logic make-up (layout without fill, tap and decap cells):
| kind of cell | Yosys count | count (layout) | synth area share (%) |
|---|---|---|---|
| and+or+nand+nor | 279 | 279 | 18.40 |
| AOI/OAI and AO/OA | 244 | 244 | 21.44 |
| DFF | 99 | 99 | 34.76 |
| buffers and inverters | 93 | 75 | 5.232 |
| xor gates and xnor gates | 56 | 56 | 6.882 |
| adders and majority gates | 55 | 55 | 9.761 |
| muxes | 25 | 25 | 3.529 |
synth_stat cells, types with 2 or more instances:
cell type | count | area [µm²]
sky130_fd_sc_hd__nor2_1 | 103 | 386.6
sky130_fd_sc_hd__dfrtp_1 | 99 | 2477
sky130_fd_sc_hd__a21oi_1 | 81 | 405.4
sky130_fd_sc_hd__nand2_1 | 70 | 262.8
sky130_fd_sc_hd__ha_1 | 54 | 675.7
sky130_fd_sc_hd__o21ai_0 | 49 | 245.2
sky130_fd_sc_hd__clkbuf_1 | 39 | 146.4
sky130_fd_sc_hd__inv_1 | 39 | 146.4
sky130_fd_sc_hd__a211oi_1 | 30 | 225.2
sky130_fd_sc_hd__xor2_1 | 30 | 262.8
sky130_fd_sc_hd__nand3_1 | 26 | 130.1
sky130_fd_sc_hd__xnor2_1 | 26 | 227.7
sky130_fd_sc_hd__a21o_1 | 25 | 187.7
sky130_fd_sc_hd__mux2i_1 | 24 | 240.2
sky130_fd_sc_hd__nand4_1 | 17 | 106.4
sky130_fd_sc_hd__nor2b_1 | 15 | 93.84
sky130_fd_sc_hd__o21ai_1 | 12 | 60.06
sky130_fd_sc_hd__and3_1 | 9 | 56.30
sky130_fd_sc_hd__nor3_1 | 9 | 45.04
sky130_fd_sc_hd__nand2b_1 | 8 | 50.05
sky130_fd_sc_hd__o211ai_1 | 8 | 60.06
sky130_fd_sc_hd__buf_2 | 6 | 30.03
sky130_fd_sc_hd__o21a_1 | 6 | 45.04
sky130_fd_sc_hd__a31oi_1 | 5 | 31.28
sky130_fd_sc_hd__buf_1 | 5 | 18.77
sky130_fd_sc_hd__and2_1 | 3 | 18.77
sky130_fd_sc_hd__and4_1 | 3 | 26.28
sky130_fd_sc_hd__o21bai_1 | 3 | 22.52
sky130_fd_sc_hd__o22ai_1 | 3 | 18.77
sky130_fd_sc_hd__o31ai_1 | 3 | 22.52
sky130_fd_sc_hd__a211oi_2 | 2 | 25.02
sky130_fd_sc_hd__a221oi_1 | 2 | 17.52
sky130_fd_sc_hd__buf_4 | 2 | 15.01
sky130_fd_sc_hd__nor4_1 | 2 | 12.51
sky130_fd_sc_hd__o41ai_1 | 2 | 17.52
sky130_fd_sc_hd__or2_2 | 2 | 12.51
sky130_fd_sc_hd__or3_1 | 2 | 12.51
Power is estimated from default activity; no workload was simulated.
File: config.mk
export PLATFORM = sky130hd
export DESIGN_NAME = SevenHexDecoder
export DESIGN_NICKNAME = SevenHexDecoder
export VERILOG_FILES = /design/flow/design.v
export SDC_FILE = /design/flow/constraint.sdc
export NUM_CORES = 4
export LEC_CHECK = 1
export CORE_AREA = 10 10 70 70
export DIE_AREA = 0 0 80 80
File: constraint.sdc
current_design SevenHexDecoder

set clk_period 1.6
set clk_io_pct 0.2

create_clock -name clk0 -period $clk_period

set non_clock_inputs [all_inputs -no_clocks]
set_input_delay [expr $clk_period * $clk_io_pct] -clock clk0 $non_clock_inputs
set_output_delay [expr $clk_period * $clk_io_pct] -clock clk0 [all_outputs]
File: design.v
module SevenHexDecoder(
    input               clk,
    input               rst_n,
    input               start_i,
    input               pause_i,
	 input [4:0]         slice_num_i,  
    input               finish_i,
	output logic [6:0]  HEX0_o,
	output logic [6:0]  HEX1_o,
	output logic [6:0]  HEX2_o,
	output logic [6:0]  HEX3_o,
	output logic [6:0]  HEX4_o,
	output logic [6:0]  HEX5_o,
	output logic [6:0]  HEX6_o,
	output logic [6:0]  HEX7_o,    
    input [26:0] distance_i,
	 input        move_i,
	 input        cut_i,
	 input  [3:0] state_i,
	 input  [3:0] cut_signal_i,
	 input  [3:0] move_signal_i,
	 inout        trigger_i,
	 input        triggerSuc_i,
	 input        echo_i,
	 input [11:0] stable_cnt_i,
	 input        superState_i,
	 input [26:0] location_i,
	 input        smallornot_i
);
	localparam DARK = 7'b1111111;
   localparam D0   = 7'b1000000;
	localparam D1   = 7'b1111001;
	localparam D2   = 7'b0100100;
	localparam D3   = 7'b0110000;
	localparam D4   = 7'b0011001;
	localparam D5   = 7'b0010010;
	localparam D6   = 7'b0000010;
	localparam D7   = 7'b1011000;
	localparam D8   = 7'b0000000;
	localparam D9   = 7'b0010000;
	localparam IDLE = 2'd0;
	localparam GO   = 2'd1;
	localparam PAUSE= 2'd2;
	localparam DONE = 2'd3;
	logic [1:0] state, nxt_state;	
    logic [6:0] HEX0, nxt_HEX0;
    logic [6:0] HEX1, nxt_HEX1;
    logic [6:0] HEX2, nxt_HEX2;
    logic [6:0] HEX3, nxt_HEX3;
    logic [6:0] HEX4, nxt_HEX4;
	always_ff@(posedge clk or negedge rst_n) begin
		if(!rst_n)
			state <= IDLE;
		else
			state <= nxt_state;
	end
	always_comb begin
		case(state)
			IDLE: begin
				if(start_i)
					nxt_state = GO;
				else
					nxt_state = IDLE;
			end
			GO: begin
				if(pause_i)
					nxt_state = PAUSE;
				else
				if(finish_i)
					nxt_state = DONE;
				else
					nxt_state = GO;			
			end
			PAUSE: begin
				if(pause_i)
					nxt_state = GO;
				else
					nxt_state = PAUSE;			
			end
			DONE: begin
					nxt_state = DONE;			
			end
			default: nxt_state = state;	
		endcase
	end
    always_comb begin
	     case(state_i)
		      4'd0 :    begin HEX6_o = D0; end
				4'd1 :    begin HEX6_o = D1; end 
				4'd2 :    begin HEX6_o = D2; end
				4'd3 :    begin HEX6_o = D3; end
				4'd4 :    begin HEX6_o = D4; end
				4'd5 :    begin HEX6_o = D5; end
				4'd6 :    begin HEX6_o = D6; end
				4'd7 :    begin HEX6_o = D7; end
				4'd8 :    begin HEX6_o = D8; end
				default : begin HEX6_o = D0; end
		  endcase
	 end
	 always_comb begin
	     case(trigger_i)
		      1'd0 :    begin HEX5_o = D0; end
				1'd1 :    begin HEX5_o = D1; end 
				default : begin HEX5_o = D0; end
		  endcase
	 end
	 always_comb begin
	     case(superState_i)
		      1'd0 :    begin HEX7_o = D0; end
				1'd1 :    begin HEX7_o = D1; end 
				default : begin HEX7_o = D0; end
		  endcase
	 end
	 always_comb begin
	     case(echo_i)
		      1'd0 :    begin HEX4_o = D0; end
				1'd1 :    begin HEX4_o = D1; end 
				default : begin HEX4_o = D0; end
		  endcase
	 end
	 assign HEX3_o = distance_i[16] ? D1 : D0;
	 assign HEX2_o = distance_i[15] ? D1 : D0;
	 assign HEX1_o = distance_i[14] ? D1 : D0;
	 assign HEX0_o = smallornot_i ? D1 : D0;
    always_comb begin
        if(state == PAUSE) begin  
            nxt_HEX0 = 7'b0000110;
            nxt_HEX1 = 7'b0010010;
            nxt_HEX2 = 7'b1000001;
            nxt_HEX3 = 7'b0001000;
            nxt_HEX4 = 7'b0001100;
        end
        else
        if(state == GO) begin  
            nxt_HEX0 = D0;
            nxt_HEX1 = D6;
            nxt_HEX2 = DARK;
            nxt_HEX3 = DARK;
            nxt_HEX4 = DARK;
        end
        else 
        if(state == DONE) begin  
            nxt_HEX0 = 7'b0000110;
            nxt_HEX1 = 7'b0101011;
            nxt_HEX2 = 7'b0100011;
            nxt_HEX3 = 7'b0100001;
            nxt_HEX4 = DARK;   
        end
        else begin
            nxt_HEX0 = HEX0;
            nxt_HEX1 = HEX1;
            nxt_HEX2 = HEX2;
            nxt_HEX3 = HEX3;
            nxt_HEX4 = HEX4;   
        end
	end
    always_ff @(posedge clk or negedge rst_n) begin
		if (!rst_n) begin  
			HEX0 <= 7'b1111000;
			HEX1 <= 7'b0000110;
			HEX2 <= 7'b0010010;
			HEX3 <= 7'b0000110;
			HEX4 <= 7'b0001000;
		end else begin
			HEX0 <= nxt_HEX0;
			HEX1 <= nxt_HEX1;
			HEX2 <= nxt_HEX2;
			HEX3 <= nxt_HEX3;
			HEX4 <= nxt_HEX4;
		end
	end
endmodule
File: run.sh
#!/bin/bash
# OpenROAD 26Q1-2900-gdf79404cd8, Yosys 0.63+post, stock flow scripts
make -C /OpenROAD-flow-scripts/flow DESIGN_CONFIG=/design/flow/config.mk WORK_HOME=/design/flow/orfs finish
==> results.yml <==
# implementation run metrics
placed_design:
  place_area_um2: 485
  dp_worst_setup_slack_ps: -646
  gp_congestion: 0.791
  io_buffers: 11
  place_hpwl_um: 886
status:
  stop_error: "[ERROR RSZ-0074] Failed to build tree from global routes for pin 'trigger_i' and net 'trigger_i' at grid (31050, 72450): found route to 5 pins, expected 4"
  stop_stage: "global routing (5_1_grt)"
  outcome: "aborted with a tool error"
die:
  row_count: 21
  ioPinCount: 151
  fp_util: 0.163
  dieWidth_um: 80
  die_h_um: 80
synth:
  top_cells_by_area: "buf_4 66%, ha_1 11%, mux2_4 2.7%"
  avgSynthCellArea_um2: 7.61
  syn_area_um2: 556
  synth_cell_types: 17
  synth_stat.cells: 73
  top_cell_area_share: 0.662
  syn_inst: 73
  yosys_area_um2: 556
  yosysTopAreaCell: "buf_4"
  yosysWarnings: 1
  synth_seq_share: 0
grt:
  grt_max_degree: 8
clocking:
  postCtsHoldBufs: 0
final_timing:
  untimed_endpoints: 1
-- repair_timing --
action | CTS
endpoints found under the setup margin | 7
pin swaps | 1
resized | 30
buffers inserted | 1
-- synthesized netlist by cell type (all sizes together) --
cell type   n
inv         2
mux2i       1
nor3b       1
and3b       1
a211oi      1
nor3        1
mux2        1
nand2b      2
a21oi       1
o21ai       2
buf        51
ha          5
conb        2
nor2        2
-- cell families after synthesis --
kind of cell | Yosys count | synth area share
and+or+nand+nor | 7 | 0.0766
buffers and inverters | 53 | 0.705
muxes | 2 | 0.0450
AOI/OAI and AO/OA | 4 | 0.0473
other | 2 | 0.0135
adders and majority gates | 5 | 0.113
-- per-stage QoR --
stage / cells / setup TNS [ps]
4_1_cts: 109 / -7.35
2_1_floorplan: 92 / 0
3_5_place_dp: 108 / -3980
3_3_place_gp: 108 / -4080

-- TO DO --
All that is needed is the exact run of lines above from the line containing "sky130_fd_sc_hd__and3_1 | 9 | 56.30" through the line containing "sky130_fd_sc_hd__a31oi_1 | 5 | 31.28", both of them included.

-- WORKED SOLUTION --
sky130_fd_sc_hd__and3_1 | 9 | 56.30
sky130_fd_sc_hd__nor3_1 | 9 | 45.04
sky130_fd_sc_hd__nand2b_1 | 8 | 50.05
sky130_fd_sc_hd__o211ai_1 | 8 | 60.06
sky130_fd_sc_hd__buf_2 | 6 | 30.03
sky130_fd_sc_hd__o21a_1 | 6 | 45.04
sky130_fd_sc_hd__a31oi_1 | 5 | 31.28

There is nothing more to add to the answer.